How I found Easter eggs in the protection of Android and did not get a job at Google

Google loves Easter eggs. He loves so much that you can find them in almost every product of the company. The tradition of Easter eggs in Android stretches from the very first versions of the operating system (I think everyone knows what will happen if you click on the line with the Android version several times in the settings).
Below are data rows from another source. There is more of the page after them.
**src/rtl/core/pip_pkg.sv**
```systemverilog
// Shared types, constants and helpers for the pack index parser.
// No dependencies; pip_cfg, pip_core, pip_fifo and the top level refer to this package.
`default_nettype none

package pip_pkg;

  // Header and entry layout
  localparam int MAGIC_LEN   = 4;   // "TCPK"
  localparam int COUNT_POS   = 8;   // first byte of the entry count
  localparam int HDR_BYTES   = 12;  // magic + version + count
  localparam int LEN_BYTES   = 4;   // key length field
  localparam int TRAIL_BYTES = 16;  // offset + length fields

  // Result field widths
  localparam int SLICE_W = 48;

  // Result queue
  localparam int FIFO_DEPTH = 4;
  localparam int FIFO_PW    = 2;
  localparam int FIFO_CW    = 3;

  // Configuration port
  localparam int CFG_AW = 4;
  localparam int CFG_DW = 64;
  typedef logic [CFG_AW-4:0] reg_idx_t;
  localparam reg_idx_t REG_PACK_SIZE = reg_idx_t'(0);

  typedef enum logic [2:0] {
    KIND_KEY   = 3'd0,
    KIND_ENTRY = 3'd1,
    KIND_OK    = 3'd2,
    KIND_SMALL = 3'd3,
    KIND_MAGIC = 3'd4,
    KIND_TRUNC = 3'd5,
    KIND_SLICE = 3'd6
  } kind_t;

  typedef enum logic [6:0] {
    PH_IDLE   = 7'b0000001,
    PH_HEADER = 7'b0000010,
    PH_KEYLEN = 7'b0000100,
    PH_KEY    = 7'b0001000,
    PH_OFFSET = 7'b0010000,
    PH_LENGTH = 7'b0100000,
    PH_DONE   = 7'b1000000
  } phase_t;

  typedef struct packed {
    logic [2:0]         kind;
    logic [7:0]         key_char;
    logic [31:0]        entry_number;
    logic [SLICE_W-1:0] slice_offset;
    logic [SLICE_W-1:0] slice_length;
    logic               last_in_run;
  } res_t;

  // Results produced by one byte
  typedef struct packed {
    logic [1:0] n;
    res_t       r0;
    res_t       r1;
  } push_t;

  // Result queue status
  typedef struct packed {
    logic [FIFO_CW-1:0] count;
    logic               room;
  } fifo_stat_t;

  function automatic logic [7:0] magic_byte(input logic [1:0] idx);
    logic [7:0] b;
    case (idx)
      2'd0:    b = 8'h54;
      2'd1:    b = 8'h43;
      2'd2:    b = 8'h50;
      default: b = 8'h4B;
    endcase
    return b;
  endfunction

  function automatic res_t mk_res(input kind_t k, input logic [7:0] ch,
                                  input logic [31:0] ent, input logic [63:0] off,
                                  input logic [63:0] len);
    res_t r;
    r.kind         = k;
    r.key_char     = ch;
    r.entry_number = ent;
    r.slice_offset = off[SLICE_W-1:0];
    r.slice_length = len[SLICE_W-1:0];
    r.last_in_run  = 1'b0;
    return r;
  endfunction

endpackage

`default_nettype wire

```
**src/rtl/core/pip_in_if.sv**
```systemverilog
// Byte input channel of the pack index parser: valid/ready plus payload.
// Stand-alone; no package needed.
`default_nettype none

interface pip_in_if;
  logic       valid;
  logic       ready;
  logic       start_of_pack;
  logic [7:0] data_byte;

  modport source (output valid, output start_of_pack, output data_byte, input ready);
  modport sink   (input valid, input start_of_pack, input data_byte, output ready);
endinterface

`default_nettype wire

```
**src/rtl/core/pip_out_if.sv**
```systemverilog
// Result channel of the pack index parser: valid/ready plus result fields.
// Stand-alone; no package needed.
`default_nettype none

interface pip_out_if;
  logic        valid;
  logic        ready;
  logic [2:0]  kind;
  logic [7:0]  key_char;
  logic [31:0] entry_number;
  logic [47:0] slice_offset;
  logic [47:0] slice_length;
  logic        last_in_run;

  modport source (output valid, output kind, output key_char, output entry_number,
                  output slice_offset, output slice_length, output last_in_run,
                  input ready);
  modport sink   (input valid, input kind, input key_char, input entry_number,
                  input slice_offset, input slice_length, input last_in_run,
                  output ready);
endinterface

`default_nettype wire

```
**src/rtl/core/pip_cfg.sv**
```systemverilog
// APB-style register file holding the pack size.
// Depends on pip_pkg.
`default_nettype none

module pip_cfg #(
  parameter int SIZE_BITS = 48
) (
  input  wire logic                         clk,
  input  wire logic                         rst_n,
  input  wire logic                         psel,
  input  wire logic                         penable,
  input  wire logic                         pwrite,
  input  wire logic [pip_pkg::CFG_AW-1:0]   paddr,
  input  wire logic [pip_pkg::CFG_DW-1:0]   pwdata,
  output logic      [pip_pkg::CFG_DW-1:0]   prdata,
  output logic                              pready,
  output logic      [SIZE_BITS-1:0]         pack_size
);

  logic [SIZE_BITS-1:0] pack_size_r;
  pip_pkg::reg_idx_t    idx;
  logic                 wr_en;

  // 8-byte register spacing
  assign idx    = paddr[pip_pkg::CFG_AW-1:3];
  assign wr_en  = psel & penable & pwrite;
  assign pready = 1'b1;

  always_ff @(posedge clk) begin
    if (!rst_n) begin
      pack_size_r <= '0;
    end else if (wr_en && idx == pip_pkg::REG_PACK_SIZE) begin
      pack_size_r <= pwdata[SIZE_BITS-1:0];
    end
  end

  // read mux
  always_comb begin
    unique case (idx)
      pip_pkg::REG_PACK_SIZE: prdata = pip_pkg::CFG_DW'(pack_size_r);
      default:                prdata = '0;
    endcase
  end

  assign pack_size = pack_size_r;

endmodule

`default_nettype wire

```
**src/rtl/core/pip_core.sv**
```systemverilog
// Input byte register and the single-pass parser: header, key length, key,
// offset and length fields, bounds checks. Depends on pip_pkg.
`default_nettype none

module pip_core #(
  parameter int SIZE_BITS = 48
) (
  input  wire logic                 clk,
  input  wire logic                 rst_n,
  input  wire logic [SIZE_BITS-1:0] pack_size,
  input  wire logic                 in_valid,
  input  wire logic                 in_sop,
  input  wire logic [7:0]           in_byte,
  output logic                      in_ready,
  input  wire logic                 room,
  output pip_pkg::push_t            push
);

  // input register
  logic       iv_r;
  logic       sop_r;
  logic [7:0] byte_r;
  logic       adv;

  // parser state
  pip_pkg::phase_t      phase_r, phase_nxt;
  logic [2:0]           fbc_r, fbc_nxt;
  logic [SIZE_BITS-1:0] pos_r, pos_nxt;
  logic [63:0]          shift_r, shift_nxt;
  logic [31:0]          key_r, key_nxt;
  logic [31:0]          ent_r, ent_nxt;
  logic [31:0]          idx_r, idx_nxt;
  logic [63:0]          saved_r, saved_nxt;

  // state as seen by this byte (a start byte clears it first)
  pip_pkg::phase_t      c_phase;
  logic [2:0]           c_fbc;
  logic [SIZE_BITS-1:0] c_pos;
  logic [63:0]          c_shift;
  logic [31:0]          c_key, c_ent, c_idx;
  logic [63:0]          c_saved;

  logic [SIZE_BITS-1:0] pos_n;
  logic [63:0]          pos64, psz64;
  logic [63:0]          col_shift, hdr_shift;
  logic [2:0]           col_fbc;
  logic                 ent_trunc, key_trunc, slice_bad;
  logic [31:0]          idx_inc, ent_dec, key_dec;
  logic [1:0]           n;
  pip_pkg::res_t        ra, rb;

  assign adv      = iv_r & room;
  assign in_ready = ~iv_r | adv;

  // input beat register
  always_ff @(posedge clk) begin
    if (!rst_n) begin
      iv_r <= 1'b0;
    end else if (in_valid && in_ready) begin
      iv_r <= 1'b1;
    end else if (adv) begin
      iv_r <= 1'b0;
    end
  end

  always_ff @(posedge clk) begin
    if (in_valid && in_ready) begin
      sop_r  <= in_sop;
      byte_r <= in_byte;
    end
  end

  // next state and results for the registered byte
  always_comb begin
    c_phase = sop_r ? pip_pkg::PH_HEADER : phase_r;
    c_fbc   = sop_r ? 3'd0  : fbc_r;
    c_pos   = sop_r ? '0    : pos_r;
    c_shift = sop_r ? 64'd0 : shift_r;
    c_key   = sop_r ? 32'd0 : key_r;
    c_ent   = sop_r ? 32'd0 : ent_r;
    c_idx   = sop_r ? 32'd0 : idx_r;
    c_saved = sop_r ? 64'd0 : saved_r;

    pos_n     = c_pos + 1'b1;
    pos64     = 64'(pos_n);
    psz64     = 64'(pack_size);
    col_shift = c_shift | (64'(byte_r) << {c_fbc, 3'b000});
    col_fbc   = c_fbc + 3'd1;
    hdr_shift = c_shift | (64'(byte_r) << {c_pos[1:0], 3'b000});
    ent_trunc = (pos64 + 64'(pip_pkg::LEN_BYTES)) > psz64;
    key_trunc = (pos64 + 64'(col_shift[31:0]) + 64'(pip_pkg::TRAIL_BYTES)) > psz64;
    slice_bad = (c_saved > psz64) || (col_shift > (psz64 - c_saved)) || (c_saved < pos64);
    idx_inc   = c_idx + 32'd1;
    ent_dec   = c_ent - 32'd1;
    key_dec   = c_key - 32'd1;

    phase_nxt = c_phase;
    fbc_nxt   = c_fbc;
    pos_nxt   = c_pos;
    shift_nxt = c_shift;
    key_nxt   = c_key;
    ent_nxt   = c_ent;
    idx_nxt   = c_idx;
    saved_nxt = c_saved;

    n  = 2'd0;
    ra = pip_pkg::mk_res(pip_pkg::KIND_KEY, 8'd0, 32'd0, 64'd0, 64'd0);
    rb = ra;

    if (sop_r && psz64 < 64'(pip_pkg::HDR_BYTES)) begin
      // pack cannot even hold a header
      n         = 2'd1;
      ra        = pip_pkg::mk_res(pip_pkg::KIND_SMALL, 8'd0, 32'd0, 64'd0, 64'd0);
      phase_nxt = pip_pkg::PH_DONE;
    end else if (c_phase != pip_pkg::PH_IDLE && c_phase != pip_pkg::PH_DONE) begin
      pos_nxt = pos_n;
      unique case (c_phase)
        pip_pkg::PH_HEADER: begin
          if (c_pos < SIZE_BITS'(pip_pkg::MAGIC_LEN)) begin
            if (byte_r != pip_pkg::magic_byte(c_pos[1:0])) begin
              n         = 2'd1;
              ra        = pip_pkg::mk_res(pip_pkg::KIND_MAGIC, 8'd0, 32'd0, 64'd0, 64'd0);
              phase_nxt = pip_pkg::PH_DONE;
            end
          end else if (c_pos >= SIZE_BITS'(pip_pkg::COUNT_POS)) begin
            shift_nxt = hdr_shift;
            if (c_pos >= SIZE_BITS'(pip_pkg::HDR_BYTES - 1)) begin
              ent_nxt   = hdr_shift[31:0];
              shift_nxt = 64'd0;
              if (hdr_shift[31:0] == 32'd0) begin
                n         = 2'd1;
                ra        = pip_pkg::mk_res(pip_pkg::KIND_OK, 8'd0, 32'd0, 64'd0, 64'd0);
                phase_nxt = pip_pkg::PH_DONE;
              end else if (ent_trunc) begin
                n         = 2'd1;
                ra        = pip_pkg::mk_res(pip_pkg::KIND_TRUNC, 8'd0, c_idx, 64'd0, 64'd0);
                phase_nxt = pip_pkg::PH_DONE;
              end else begin
                phase_nxt = pip_pkg::PH_KEYLEN;
                fbc_nxt   = 3'd0;
              end
            end
          end
        end
        pip_pkg::PH_KEYLEN: begin
          shift_nxt = col_shift;
          fbc_nxt   = col_fbc;
          if (col_fbc == 3'(pip_pkg::LEN_BYTES)) begin
            fbc_nxt   = 3'd0;
            key_nxt   = col_shift[31:0];
            shift_nxt = 64'd0;
            if (key_trunc) begin
              n         = 2'd1;
              ra        = pip_pkg::mk_res(pip_pkg::KIND_TRUNC, 8'd0, c_idx, 64'd0, 64'd0);
              phase_nxt = pip_pkg::PH_DONE;
            end else if (col_shift[31:0] != 32'd0) begin
              phase_nxt = pip_pkg::PH_KEY;
            end else begin
              phase_nxt = pip_pkg::PH_OFFSET;
            end
          end
        end
        pip_pkg::PH_KEY: begin
          n       = 2'd1;
          ra      = pip_pkg::mk_res(pip_pkg::KIND_KEY, byte_r, c_idx, 64'd0, 64'd0);
          key_nxt = key_dec;
          if (key_dec == 32'd0) begin
            phase_nxt = pip_pkg::PH_OFFSET;
            fbc_nxt   = 3'd0;
            shift_nxt = 64'd0;
          end
        end
        pip_pkg::PH_OFFSET: begin
          shift_nxt = col_shift;
          fbc_nxt   = col_fbc;
          if (col_fbc == 3'd0) begin
            saved_nxt = col_shift;
            shift_nxt = 64'd0;
            phase_nxt = pip_pkg::PH_LENGTH;
          end
        end
        pip_pkg::PH_LENGTH: begin
          shift_nxt = col_shift;
          fbc_nxt   = col_fbc;
          if (col_fbc == 3'd0) begin
            shift_nxt = 64'd0;
            n         = 2'd1;
            if (slice_bad) begin
              ra        = pip_pkg::mk_res(pip_pkg::KIND_SLICE, 8'd0, c_idx, 64'd0, 64'd0);
              phase_nxt = pip_pkg::PH_DONE;
            end else begin
              ra      = pip_pkg::mk_res(pip_pkg::KIND_ENTRY, 8'd0, c_idx, c_saved, col_shift);
              idx_nxt = idx_inc;
              ent_nxt = ent_dec;
              if (ent_dec == 32'd0) begin
                n         = 2'd2;
                rb        = pip_pkg::mk_res(pip_pkg::KIND_OK, 8'd0, idx_inc, 64'd0, 64'd0);
                phase_nxt = pip_pkg::PH_DONE;
              end else if (ent_trunc) begin
                n         = 2'd2;
                rb        = pip_pkg::mk_res(pip_pkg::KIND_TRUNC, 8'd0, idx_inc, 64'd0, 64'd0);
                phase_nxt = pip_pkg::PH_DONE;
              end else begin
                phase_nxt = pip_pkg::PH_KEYLEN;
              end
            end
          end
        end
        default: ;
      endcase
    end

    // flag the final result of this byte
    if (n == 2'd1) ra.last_in_run = 1'b1;
    if (n == 2'd2) rb.last_in_run = 1'b1;

    push.n  = adv ? n : 2'd0;
    push.r0 = ra;
    push.r1 = rb;
  end

  // parser state registers
  always_ff @(posedge clk) begin
    if (!rst_n) begin
      phase_r <= pip_pkg::PH_IDLE;
      fbc_r   <= '0;
      pos_r   <= '0;
      shift_r <= '0;
      key_r   <= '0;
      ent_r   <= '0;
      idx_r   <= '0;
      saved_r <= '0;
    end else if (adv) begin
      phase_r <= phase_nxt;
      fbc_r   <= fbc_nxt;
      pos_r   <= pos_nxt;
      shift_r <= shift_nxt;
      key_r   <= key_nxt;
      ent_r   <= ent_nxt;
      idx_r   <= idx_nxt;
      saved_r <= saved_nxt;
    end
  end

endmodule

`default_nettype wire

```
**src/rtl/core/pip_fifo.sv**
```systemverilog
// Four-deep result queue: takes up to two results per cycle, gives one per cycle while pop_ready is high.
// Depends on pip_pkg.
`default_nettype none

module pip_fifo (
  input  wire logic            clk,
  input  wire logic            rst_n,
  input  wire pip_pkg::push_t  push,
  input  wire logic            pop_ready,
  output logic                 out_valid,
  output pip_pkg::res_t        out_data,
  output pip_pkg::fifo_stat_t  stat
);

  pip_pkg::res_t                mem_r [pip_pkg::FIFO_DEPTH];
  logic [pip_pkg::FIFO_PW-1:0]  wr_r, rd_r;
  logic [pip_pkg::FIFO_CW-1:0]  count_r;
  logic                         pop;
  logic [pip_pkg::FIFO_PW-1:0]  wr_p1;

  assign out_valid = (count_r != '0);
  assign out_data  = mem_r[rd_r];
  assign pop       = out_valid & pop_ready;
  assign wr_p1     = wr_r + 1'b1;

  assign stat.count = count_r;
  assign stat.room  = (count_r <= pip_pkg::FIFO_CW'(pip_pkg::FIFO_DEPTH - 2));

  // storage
  always_ff @(posedge clk) begin
    if (push.n != 2'd0) mem_r[wr_r]  <= push.r0;
    if (push.n == 2'd2) mem_r[wr_p1] <= push.r1;
  end

  // pointers and fill count
  always_ff @(posedge clk) begin
    if (!rst_n) begin
      wr_r    <= '0;
      rd_r    <= '0;
      count_r <= '0;
    end else begin
      wr_r    <= wr_r + pip_pkg::FIFO_PW'(push.n);
      if (pop) rd_r <= rd_r + 1'b1;
      count_r <= count_r + pip_pkg::FIFO_CW'(push.n) - pip_pkg::FIFO_CW'(pop);
    end
  end

endmodule

`default_nettype wire

```
**src/rtl/core/pack_index_parser.sv**
```systemverilog
// Top level of the pack index parser: register port, parser core, result queue.
// Depends on pip_pkg, pip_in_if, pip_out_if, pip_cfg, pip_core, pip_fifo.
//
//   channel | protocol          | beat
//   in_ch   | valid/ready       | start_of_pack, data_byte
//   out_ch  | valid/ready       | kind, key_char, entry_number, slice, last_in_run
//   cfg_*   | APB write/read    | pack_size at byte address 0 (64-bit data)
//
// One byte is accepted per cycle while the queue has room. A byte is held in the
// input register, parsed there in a single pass, and its results are written into
// the 4-deep queue. Results leave one per cycle while out_ch.ready is high, so a
// byte giving two results (entry done plus pack ok or truncated) needs two transfers out.
// The input register holds its byte while the queue has fewer than two free slots.
// Reset (rst_n low, synchronous) leaves the parser idle, the queue empty and
// pack_size zero; bytes before a start_of_pack beat are dropped.
`default_nettype none

module pack_index_parser #(
  parameter int SIZE_BITS = 48
) (
  input  wire logic                        clk,
  input  wire logic                        rst_n,
  pip_in_if.sink                           in_ch,
  pip_out_if.source                        out_ch,
  input  wire logic                        cfg_psel,
  input  wire logic                        cfg_penable,
  input  wire logic                        cfg_pwrite,
  input  wire logic [pip_pkg::CFG_AW-1:0]  cfg_paddr,
  input  wire logic [pip_pkg::CFG_DW-1:0]  cfg_pwdata,
  output logic      [pip_pkg::CFG_DW-1:0]  cfg_prdata,
  output logic                             cfg_pready
);

  logic [SIZE_BITS-1:0] pack_size;
  pip_pkg::push_t       push;
  pip_pkg::fifo_stat_t  stat;
  pip_pkg::res_t        res;
  logic                 out_valid;

  pip_cfg #(.SIZE_BITS(SIZE_BITS)) u_cfg (
    .clk       (clk),
    .rst_n     (rst_n),
    .psel      (cfg_psel),
    .penable   (cfg_penable),
    .pwrite    (cfg_pwrite),
    .paddr     (cfg_paddr),
    .pwdata    (cfg_pwdata),
    .prdata    (cfg_prdata),
    .pready    (cfg_pready),
    .pack_size (pack_size)
  );

  pip_core #(.SIZE_BITS(SIZE_BITS)) u_core (
    .clk       (clk),
    .rst_n     (rst_n),
    .pack_size (pack_size),
    .in_valid  (in_ch.valid),
    .in_sop    (in_ch.start_of_pack),
    .in_byte   (in_ch.data_byte),
    .in_ready  (in_ch.ready),
    .room      (stat.room),
    .push      (push)
  );

  pip_fifo u_fifo (
    .clk       (clk),
    .rst_n     (rst_n),
    .push      (push),
    .pop_ready (out_ch.ready),
    .out_valid (out_valid),
    .out_data  (res),
    .stat      (stat)
  );

  // result channel
  assign out_ch.valid        = out_valid;
  assign out_ch.kind         = res.kind;
  assign out_ch.key_char     = res.key_char;
  assign out_ch.entry_number = res.entry_number;
  assign out_ch.slice_offset = res.slice_offset;
  assign out_ch.slice_length = res.slice_length;
  assign out_ch.last_in_run  = res.last_in_run;

  // queue is only pushed when it has room for a full burst
  a_push_room: assert property (@(posedge clk) disable iff (!rst_n)
    push.n != 2'd0 |-> stat.count <= pip_pkg::FIFO_CW'(pip_pkg::FIFO_DEPTH - 2))
    else $error("result pushed without room");

  // fill count never passes the depth
  a_no_overflow: assert property (@(posedge clk) disable iff (!rst_n)
    stat.count <= pip_pkg::FIFO_CW'(pip_pkg::FIFO_DEPTH))
    else $error("result queue overflow");

  // draining the last entry with nothing pushed empties the channel
  a_drain: assert property (@(posedge clk) disable iff (!rst_n)
    (out_valid && out_ch.ready && stat.count == pip_pkg::FIFO_CW'(1) && push.n == 2'd0)
    |=> !out_valid)
    else $error("stale result after drain");

  // a two-result burst ends on its second result only
  a_burst_last: assert property (@(posedge clk) disable iff (!rst_n)
    push.n == 2'd2 |-> (!push.r0.last_in_run && push.r1.last_in_run))
    else $error("bad last_in_run on burst");

endmodule

`default_nettype wire
```
**src/flat_wrapper.sv**
```systemverilog
// flat-port wrapper written by rule: the top's interface ports become plain ports
module pack_index_parser_flat 
#(
  parameter int SIZE_BITS = 48
)
  (clk, rst_n, cfg_psel, cfg_penable, cfg_pwrite, cfg_paddr, cfg_pwdata, cfg_prdata, cfg_pready, in_ch_valid, in_ch_start_of_pack, in_ch_data_byte, in_ch_ready, out_ch_valid, out_ch_kind, out_ch_key_char, out_ch_entry_number, out_ch_slice_offset, out_ch_slice_length, out_ch_last_in_run, out_ch_ready);
  pip_in_if in_ch_i ();
  pip_out_if out_ch_i ();
  input  wire logic clk;
  input  wire logic rst_n;
  input  wire logic cfg_psel;
  input  wire logic cfg_penable;
  input  wire logic cfg_pwrite;
  input  wire logic [pip_pkg::CFG_AW-1:0] cfg_paddr;
  input  wire logic [pip_pkg::CFG_DW-1:0] cfg_pwdata;
  output logic      [pip_pkg::CFG_DW-1:0] cfg_prdata;
  output logic cfg_pready;
  input wire logic [$bits(in_ch_i.valid)-1:0] in_ch_valid;
  input wire logic [$bits(in_ch_i.start_of_pack)-1:0] in_ch_start_of_pack;
  input wire logic [$bits(in_ch_i.data_byte)-1:0] in_ch_data_byte;
  output wire logic [$bits(in_ch_i.ready)-1:0] in_ch_ready;
  output wire logic [$bits(out_ch_i.valid)-1:0] out_ch_valid;
  output wire logic [$bits(out_ch_i.kind)-1:0] out_ch_kind;
  output wire logic [$bits(out_ch_i.key_char)-1:0] out_ch_key_char;
  output wire logic [$bits(out_ch_i.entry_number)-1:0] out_ch_entry_number;
  output wire logic [$bits(out_ch_i.slice_offset)-1:0] out_ch_slice_offset;
  output wire logic [$bits(out_ch_i.slice_length)-1:0] out_ch_slice_length;
  output wire logic [$bits(out_ch_i.last_in_run)-1:0] out_ch_last_in_run;
  input wire logic [$bits(out_ch_i.ready)-1:0] out_ch_ready;
  assign in_ch_i.valid = in_ch_valid;
  assign in_ch_i.start_of_pack = in_ch_start_of_pack;
  assign in_ch_i.data_byte = in_ch_data_byte;
  assign in_ch_ready = in_ch_i.ready;
  assign out_ch_valid = out_ch_i.valid;
  assign out_ch_kind = out_ch_i.kind;
  assign out_ch_key_char = out_ch_i.key_char;
  assign out_ch_entry_number = out_ch_i.entry_number;
  assign out_ch_slice_offset = out_ch_i.slice_offset;
  assign out_ch_slice_length = out_ch_i.slice_length;
  assign out_ch_last_in_run = out_ch_i.last_in_run;
  assign out_ch_i.ready = out_ch_ready;
  pack_index_parser #(.SIZE_BITS(SIZE_BITS)) u_core (.clk(clk), .rst_n(rst_n), .in_ch(in_ch_i), .out_ch(out_ch_i), .cfg_psel(cfg_psel), .cfg_penable(cfg_penable), .cfg_pwrite(cfg_pwrite), .cfg_paddr(cfg_paddr), .cfg_pwdata(cfg_pwdata), .cfg_prdata(cfg_prdata), .cfg_pready(cfg_pready));
endmodule
```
But it also happens that Easter eggs are found in the most unexpected places. There is even such a legend: once one programmer googled “mutex lock”, and instead of the search results I got on the foo.bar page , solved all the problems and got a job at Google.

Event reconstruction

That's the same amazing story (only without the happy end) happened to me. Hidden messages where they definitely cannot be, the reverse of Java code and native libraries, the secret virtual machine, the interview with Google - all this is under the cut.

Droidguard

One boring evening I made a factory reset and started re-tuning my smartphone. First of all, a fresh Android asked me to enter my google account. “I wonder how the registration and login in Android happens in general?” I thought. The evening stopped being languid.

I use the PortSwigger burp suite to capture and analyze traffic. Free Community version will be enough. So that we can see https requests, first we need to install a certificate from PortSwigger on the device. For tests, I found an eight-year-old Samsung Galaxy S with Android 4.4 on board in my bins. If you have something fresher, then you may have problems with https: certificate pinning and all that.

In fact, there is nothing particularly interesting in appeals to the Google API. The device sends data about itself, receives tokens in response ... The only incomprehensible moment is a POST request to the anti-abuse service.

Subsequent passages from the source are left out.